September 21, 2018

Health Care for ALL Americans: We're asking the wrong questions

Paul Waldman provides the answer to the question posed by opponents to universal health care.
"With Democrats becoming increasingly ambitious in their policy goals, Republicans believe they have a killer answer to any new proposal: How are you going to pay for it?
The fact that this question is asked in complete bad faith — the GOP is the party that recently passed a $1.5 trillion tax cut for corporations and the wealthy without bothering to pay for it — doesn’t mean it can’t be effective. And one reason is that it will probably also be asked by the Washington media, people who as a group are enthusiastic deficit scolds, at least when it comes to programs that actually benefit ordinary people."

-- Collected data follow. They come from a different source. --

==> design.v <==
module axi_master_write #(
    parameter AXI_ID_WD   = 2,
    parameter AXI_DATA_WD = 32,
    parameter AXI_ADDR_WD = 32,
    parameter AXI_STRB_WD = 4
)(
    input                      M_AXI_ACLK,
    input                      M_AXI_ARESETN,    
    input                      w_cmd_valid,
    input  [AXI_ADDR_WD-1 : 0] w_cmd_addr,
    input  [AXI_ID_WD-1   : 0] w_cmd_id,
    input  [1 : 0]             w_cmd_burst,
    input  [2 : 0]             w_cmd_size,
    input  [AXI_ADDR_WD-1 : 0] w_cmd_len,
    output                     w_cmd_ready,
    output                     w_cmd_abort,
    output [AXI_ADDR_WD-1 : 0] M_AXI_AWADDR,
    output [AXI_ID_WD-1   : 0] M_AXI_AWID,
    output [1 : 0]             M_AXI_AWBURST,
    output [2 : 0]             M_AXI_AWSIZE,
    output [7 : 0]             M_AXI_AWLEN,
    output                     M_AXI_AWVALID,
    input                      M_AXI_AWREADY,
    output [AXI_DATA_WD-1 : 0] M_AXI_WDATA,
    output                     M_AXI_WLAST,
    output [AXI_STRB_WD-1 : 0] M_AXI_WSTRB,
    output                     M_AXI_WVALID,
    input                      M_AXI_WREADY,
    input  [AXI_ID_WD-1   : 0] M_AXI_BID,
    input  [1 : 0]             M_AXI_BRESP,
    input                      M_AXI_BVALID,
    output                     M_AXI_BREADY
);
localparam IW = AXI_ID_WD,
           DW = AXI_DATA_WD,
           AW = AXI_ADDR_WD,
           SW = AXI_STRB_WD;
localparam FIXED     = 2'b00,
           INCREMENT = 2'b01,
           WRAP      = 2'b10;
localparam ADDRLSB           = $clog2(DW) - 3;
localparam T_LGMAXBURST      = $clog2((4096 << 3) / DW);
localparam LGMAXBURST        = (T_LGMAXBURST < 8) ? T_LGMAXBURST : 8;
localparam LGMAX_FIXED_BURST = (T_LGMAXBURST < 4) ? T_LGMAXBURST : 4;
localparam AWT               = AW - ADDRLSB;
reg w_busy;
reg w_complete_combo;
reg pre_start;
reg start_burst_combo;
reg phantom_start;
reg [AW-1  : 0] awaddr;
reg [IW-1  : 0] awid;
reg [AWT-1 : 0] awlent;
reg [1 : 0]     awburst;
reg [2 : 0]     awsize;
reg aw_incr_burst;
reg aw_full_incr_burst;
reg aw_full_fixed_burst;
reg aw_needs_alignment;
reg            axi_awvalid;
reg [IW-1 : 0] axi_awid;
reg [AW-1 : 0] axi_awaddr;
reg [1 : 0]    axi_awburst;
reg [7 : 0]    axi_awlen;
reg [2 : 0]    axi_awsize;
reg [DW-1 : 0] axi_wdata;
reg [SW-1 : 0] axi_wstrb;
reg            axi_wlast;
reg            axi_wvalid;
reg            axi_bready;
reg [AWT-1 : 0] aw_requests_remaining;
reg [AWT-1 : 0] aw_next_remaining_combo;
reg aw_next_full_incr_burst_remaining_combo;
reg aw_none_incr_burst_remaining;
reg aw_none_incr_burst_remaining_combo;
reg aw_next_full_fixed_burst_remaining_combo;
reg aw_none_fixed_burst_remaining;
reg aw_none_fixed_burst_remaining_combo;
reg [LGMAXBURST-1 : 0] addr_align_combo;
reg [LGMAXBURST   : 0] initial_burst_len_combo;
reg [LGMAXBURST   : 0] wr_max_burst;
reg [LGMAXBURST   : 0] wr_beats_cnt;
reg axi_abort_pending;
wire w_fire     = w_cmd_valid   && w_cmd_ready;
wire awfire     = M_AXI_AWVALID && M_AXI_AWREADY;
wire wfire      = M_AXI_WVALID  && M_AXI_WREADY;
wire bfire      = M_AXI_BVALID  && M_AXI_BREADY;
wire last_wfire = M_AXI_WLAST   && wfire;
wire aw_pending = M_AXI_AWVALID && !M_AXI_AWREADY;
wire w_pending  = M_AXI_WVALID  && !M_AXI_WREADY;
always @(posedge M_AXI_ACLK) begin
    if (!M_AXI_ARESETN) begin
        w_busy <= 1'b0;
    end
    else if (w_fire) begin
        w_busy <= 1'b1;
    end
    else if (w_complete_combo) begin
        w_busy <= 1'b0;
    end
end
always @(posedge M_AXI_ACLK) begin
    if (!w_busy) begin
        pre_start <= 1'b1;
    end
    else begin
        pre_start <= 1'b0;
    end
end
always @(*) begin
    start_burst_combo = !(aw_incr_burst ? aw_none_incr_burst_remaining : aw_none_fixed_burst_remaining);
    if (!w_busy || axi_abort_pending) begin
        start_burst_combo = 1'b0;
    end
    if (axi_awvalid || pre_start) begin
        start_burst_combo = 1'b0;
    end
    if (M_AXI_WVALID && !(M_AXI_WLAST && M_AXI_WREADY)) begin
        start_burst_combo = 1'b0;
    end
end
always @(posedge M_AXI_ACLK) begin
    if (!w_busy) begin
        phantom_start <= 1'b0;
    end
    else begin
        phantom_start <= start_burst_combo;
    end
end
always @(posedge M_AXI_ACLK) begin
    if (!M_AXI_ARESETN) begin
        axi_awvalid <= 1'b0;
    end
    else if (!aw_pending) begin
        axi_awvalid <= start_burst_combo;
    end
end
always @(*) begin
    if (!w_busy) begin
        w_complete_combo = 1'b0;
    end
    else begin
        w_complete_combo = last_wfire && (aw_incr_burst ? aw_none_incr_burst_remaining : aw_none_fixed_burst_remaining);
        if (axi_abort_pending && !axi_wvalid && !axi_awvalid) begin
            w_complete_combo = 1'b1;
        end
    end
end
always @(posedge M_AXI_ACLK) begin
    if (!w_busy) begin
        axi_abort_pending <= 1'b0;
    end
    else if (bfire && M_AXI_BRESP[1]) begin
        axi_abort_pending <= 1'b1;
    end
end
always @(posedge M_AXI_ACLK) begin
    if (!M_AXI_ARESETN) begin
        awburst <= INCREMENT;
        awsize  <= 'b0;
        awlent  <= 'b0;
        awid    <= 'b0;
        awaddr  <= 'b0;
        aw_incr_burst       <= 1'b1;
        aw_full_incr_burst  <= 1'b0;
        aw_full_fixed_burst <= 1'b0; 
    end
    else if (!w_busy) begin 
        awburst <= w_cmd_burst;
        awsize  <= w_cmd_size;
        awlent  <= w_cmd_len[AW-1 : ADDRLSB];
        awid    <= w_cmd_id;
        awaddr  <= w_cmd_addr;
        aw_incr_burst       <= (w_cmd_burst == INCREMENT);
        aw_full_incr_burst  <= |w_cmd_len[AW-1 : (ADDRLSB+LGMAXBURST)];
        aw_full_fixed_burst <= |w_cmd_len[AW-1 : (ADDRLSB+LGMAX_FIXED_BURST)];
    end
end
always @(posedge M_AXI_ACLK) begin
    if (!aw_pending) begin
        axi_awburst <= awburst;
        axi_awid    <= awid;
        axi_awsize  <= awsize;
    end
end
wire [LGMAXBURST : 0] aw_align_sum = {1'b0, w_cmd_addr[(ADDRLSB+LGMAXBURST-1) : ADDRLSB]} + {1'b0, w_cmd_len[(ADDRLSB+LGMAXBURST-1) : ADDRLSB]};
always @(posedge M_AXI_ACLK) begin
    if (!w_busy) begin
        aw_needs_alignment <= 1'b0;
        if (|w_cmd_addr[(ADDRLSB+LGMAXBURST-1) : ADDRLSB]) begin
            if (|w_cmd_len[AW-1 : (LGMAXBURST+ADDRLSB)]) begin
                aw_needs_alignment <= 1'b1;
            end
            else if (aw_align_sum[LGMAXBURST]) begin
                aw_needs_alignment <= 1'b1;
            end
        end
    end
end
always @(*) begin
    addr_align_combo        = 1'b1 + (~awaddr[(ADDRLSB+LGMAXBURST-1) : ADDRLSB]);
    initial_burst_len_combo = (1 << LGMAXBURST);
    if (!aw_incr_burst) begin
        initial_burst_len_combo = (1 << LGMAX_FIXED_BURST);
        if (!aw_full_fixed_burst) begin
            initial_burst_len_combo = {1'b0, awlent[LGMAXBURST-1 : 0]};
        end
    end
    else if (aw_needs_alignment) begin
        initial_burst_len_combo = {1'b0, addr_align_combo};
    end
    else if (!aw_full_incr_burst) begin
        initial_burst_len_combo = {1'b0, awlent[LGMAXBURST-1 : 0]};
    end
end
always @(posedge M_AXI_ACLK) begin
    if (pre_start) begin
        wr_max_burst <= initial_burst_len_combo;
    end
    else if (phantom_start) begin
        if (aw_incr_burst) begin
            if (!aw_next_full_incr_burst_remaining_combo) begin
                wr_max_burst <= {1'b0, aw_next_remaining_combo[7 : 0]};
            end
            else begin
                wr_max_burst <= (1 << LGMAXBURST);
            end
        end
        else begin
            if (!aw_next_full_fixed_burst_remaining_combo) begin
                wr_max_burst <= {4'b0, aw_next_remaining_combo[3 : 0]};
            end
            else begin
                wr_max_burst <= (1 << LGMAX_FIXED_BURST);
            end
        end
    end
end
always @(posedge M_AXI_ACLK) begin
    if (!aw_pending) begin
        axi_awlen <= wr_max_burst - 1'b1;
    end
end
always @(posedge M_AXI_ACLK) begin
    if (pre_start) begin
        aw_requests_remaining         <= awlent;
        aw_none_incr_burst_remaining  <= 1'b0;
        aw_none_fixed_burst_remaining <= 1'b0;
    end
    else if (phantom_start) begin
        aw_requests_remaining         <= aw_next_remaining_combo;
        aw_none_incr_burst_remaining  <= aw_none_incr_burst_remaining_combo;
        aw_none_fixed_burst_remaining <= aw_none_fixed_burst_remaining_combo;
    end
    else if (axi_abort_pending) begin
        aw_requests_remaining         <= 'b0;
        aw_none_incr_burst_remaining  <= 1'b1;
        aw_none_fixed_burst_remaining <= 1'b1;
    end
end
always @(*) begin
    aw_next_remaining_combo                  = aw_requests_remaining - ({(LGMAXBURST+1){phantom_start}} & wr_max_burst);
    aw_next_full_incr_burst_remaining_combo  = |aw_next_remaining_combo[AWT-1 : LGMAXBURST];
    aw_next_full_fixed_burst_remaining_combo = |aw_next_remaining_combo[AWT-1 : LGMAX_FIXED_BURST];
    aw_none_incr_burst_remaining_combo       = !aw_next_full_incr_burst_remaining_combo && !(|aw_next_remaining_combo[LGMAXBURST-1 : 0]);
    aw_none_fixed_burst_remaining_combo      = !aw_next_full_fixed_burst_remaining_combo && !(|aw_next_remaining_combo[LGMAX_FIXED_BURST-1 : 0]);
end
always @(posedge M_AXI_ACLK) begin
    if (!w_busy) begin
        axi_awaddr <= w_cmd_addr;
    end
    else if (awfire) begin
        axi_awaddr[ADDRLSB-1 : 0] <= 'b0;
        if (aw_incr_burst) begin
            axi_awaddr[AW-1 : ADDRLSB] <=axi_awaddr[AW-1 : ADDRLSB] + axi_awlen + 1'b1;
        end
    end
end
always @(posedge M_AXI_ACLK) begin
    if (!M_AXI_ARESETN) begin
        axi_wvalid <= 1'b0;
    end
    else if (!w_pending) begin
        if (last_wfire) begin
            axi_wvalid <= 1'b0;
        end
        if (start_burst_combo) begin
            axi_wvalid <= 1'b1;
        end
    end
end
always @(posedge M_AXI_ACLK) begin
    if (!M_AXI_ARESETN) begin
        wr_beats_cnt  <= 'b0;
    end
    else begin
        case ({phantom_start,  wfire})
            2'b00: begin end
            2'b01: begin
                wr_beats_cnt  <= wr_beats_cnt - 1'b1;
            end
            2'b10: begin
                wr_beats_cnt  <= wr_beats_cnt + wr_max_burst;
            end
            2'b11: begin
                wr_beats_cnt  <= wr_beats_cnt + M_AXI_AWLEN;
            end
        endcase
    end
end
always @(posedge M_AXI_ACLK) begin
    if (!M_AXI_ARESETN) begin
        axi_wdata <= 'b0;
    end
    else if (wfire) begin
        axi_wdata <= axi_wdata + 1'b1;
        if (M_AXI_WLAST) begin
            axi_wdata <= 'b0;
        end
    end
end
always @(posedge M_AXI_ACLK) begin
    if (!w_busy) begin
        axi_wlast <= (awlent == 'b1);
    end
    else if (!w_pending) begin
        if (start_burst_combo) begin
            axi_wlast <= (wr_max_burst == 'b1);
        end
        else if (phantom_start) begin
            axi_wlast <= (M_AXI_AWLEN == 'b1);
        end
        else begin
            axi_wlast <= (wr_beats_cnt == 2);
        end
    end
end
always @(posedge M_AXI_ACLK) begin
    if (!w_pending) begin
        axi_wstrb <= axi_abort_pending ? 'b0 : {SW{1'b1}};
    end
end 
always @(posedge M_AXI_ACLK) begin
    if (!M_AXI_ARESETN) begin
        axi_bready <= 1'b0;
    end 
    else if (last_wfire) begin
        axi_bready <= 1'b1;
    end
    else if (bfire) begin
        axi_bready <= 1'b0;
    end
end
assign w_cmd_ready   = !w_busy && !axi_abort_pending;
assign w_cmd_abort   = axi_abort_pending;
assign M_AXI_AWVALID = axi_awvalid;
assign M_AXI_AWADDR  = axi_awaddr;
assign M_AXI_AWID    = axi_awid;
assign M_AXI_AWBURST = axi_awburst;
assign M_AXI_AWSIZE  = axi_awsize;
assign M_AXI_AWLEN   = axi_awlen;
assign M_AXI_WVALID  = axi_wvalid;
assign M_AXI_WDATA   = axi_wdata;
assign M_AXI_WSTRB   = axi_wstrb;
assign M_AXI_WLAST   = axi_wlast;
assign M_AXI_BREADY  = axi_bready;
endmodule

Opponents to universal health care (Medicare for all) claim it will cost $40 million (in next 10 years) that we don't have. Waldman reports:
"This $50 trillion number comes from the most recent projections by the Centers for Medicare and Medicaid Services, which say that America will spend $3.7 trillion on health care this year, a figure that will increase by 5 to 6 percent per year in the coming years. Their projections go only to 2026, so I extended them out two years, assuming a 6 percent increase per year, to reach a full decade from 2019 to 2028. When you add the numbers up, you get $50.3 trillion over the next 10 years. That’s what we’re going to spend if we change nothing."
So, our choice is to pay $50 trillion on our current broken system or $40 trillion on a system that covers all Americans.